DATA SHOWN Start Marker

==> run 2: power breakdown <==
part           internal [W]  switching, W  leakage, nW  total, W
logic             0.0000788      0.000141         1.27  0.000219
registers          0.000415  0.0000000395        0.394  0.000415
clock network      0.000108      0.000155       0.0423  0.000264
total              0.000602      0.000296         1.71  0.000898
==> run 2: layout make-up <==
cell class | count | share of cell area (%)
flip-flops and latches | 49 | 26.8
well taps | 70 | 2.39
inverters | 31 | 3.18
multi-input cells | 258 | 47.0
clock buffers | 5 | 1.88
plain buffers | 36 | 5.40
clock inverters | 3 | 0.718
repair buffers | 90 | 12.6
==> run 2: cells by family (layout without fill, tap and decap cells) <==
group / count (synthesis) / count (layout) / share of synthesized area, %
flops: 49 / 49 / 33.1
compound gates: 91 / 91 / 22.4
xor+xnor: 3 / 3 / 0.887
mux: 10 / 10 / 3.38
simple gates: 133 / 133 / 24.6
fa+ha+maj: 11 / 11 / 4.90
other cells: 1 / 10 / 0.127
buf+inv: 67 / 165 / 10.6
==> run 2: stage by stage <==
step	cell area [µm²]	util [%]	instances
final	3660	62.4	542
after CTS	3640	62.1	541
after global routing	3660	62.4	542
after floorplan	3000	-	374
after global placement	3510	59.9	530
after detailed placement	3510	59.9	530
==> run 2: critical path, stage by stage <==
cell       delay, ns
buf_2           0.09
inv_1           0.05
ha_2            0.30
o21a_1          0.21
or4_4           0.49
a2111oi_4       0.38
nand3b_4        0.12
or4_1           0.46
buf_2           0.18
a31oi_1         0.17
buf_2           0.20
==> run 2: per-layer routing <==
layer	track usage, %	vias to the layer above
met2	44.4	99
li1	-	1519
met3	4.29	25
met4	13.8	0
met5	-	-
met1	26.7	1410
--- src/rtl/useq_step_fsm.sv ---
module useq_step_fsm
    import cpu_useq_pkg::*;
(
    input  logic  clk,
    input  logic  rst,
    input  logic  end_req,
    input  logic  halt_req,
    output step_e step
);
    step_e step_q;
    step_e step_adv;
    step_e step_d;

    // Successor state for the advance transition.
    always_comb begin
        unique case (step_q)
            STEP_0: step_adv = STEP_1;
            STEP_1: step_adv = STEP_2;
            STEP_2: step_adv = STEP_3;
            STEP_3: step_adv = STEP_4;
            STEP_4: step_adv = STEP_5;
            STEP_5: step_adv = STEP_6;
            STEP_6: step_adv = STEP_7;
            STEP_7: step_adv = STEP_0;
        endcase
        if (halt_req)     step_d = step_q;    // freeze
        else if (end_req) step_d = STEP_0;    // retire
        else              step_d = step_adv;  // advance
    end

    always_ff @(posedge clk) begin
        if (rst) step_q <= STEP_0;
        else     step_q <= step_d;
    end

    always_comb step = step_q;

    p_reset_r1: assert property (@(posedge clk) rst |=> step_q == STEP_0);
    p_end_clear_r4: assert property (@(posedge clk) disable iff (rst)
        (end_req && !halt_req) |=> step_q == STEP_0);
    p_halt_hold_r10: assert property (@(posedge clk) disable iff (rst)
        halt_req |=> $stable(step_q));
    p_step_inc_r5: assert property (@(posedge clk) disable iff (rst)
        (!end_req && !halt_req) |=> (3'(step_q) == 3'($past(step_q) + 3'd1)));
endmodule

DATA SHOWN End Marker

*REQUIREMENT:*
Reproduce each line of the material containing the word "after".

*ANSWER SECTION:*
after CTS	3640	62.1	541
after global routing	3660	62.4	542
after floorplan	3000	-	374
after global placement	3510	59.9	530
after detailed placement	3510	59.9	530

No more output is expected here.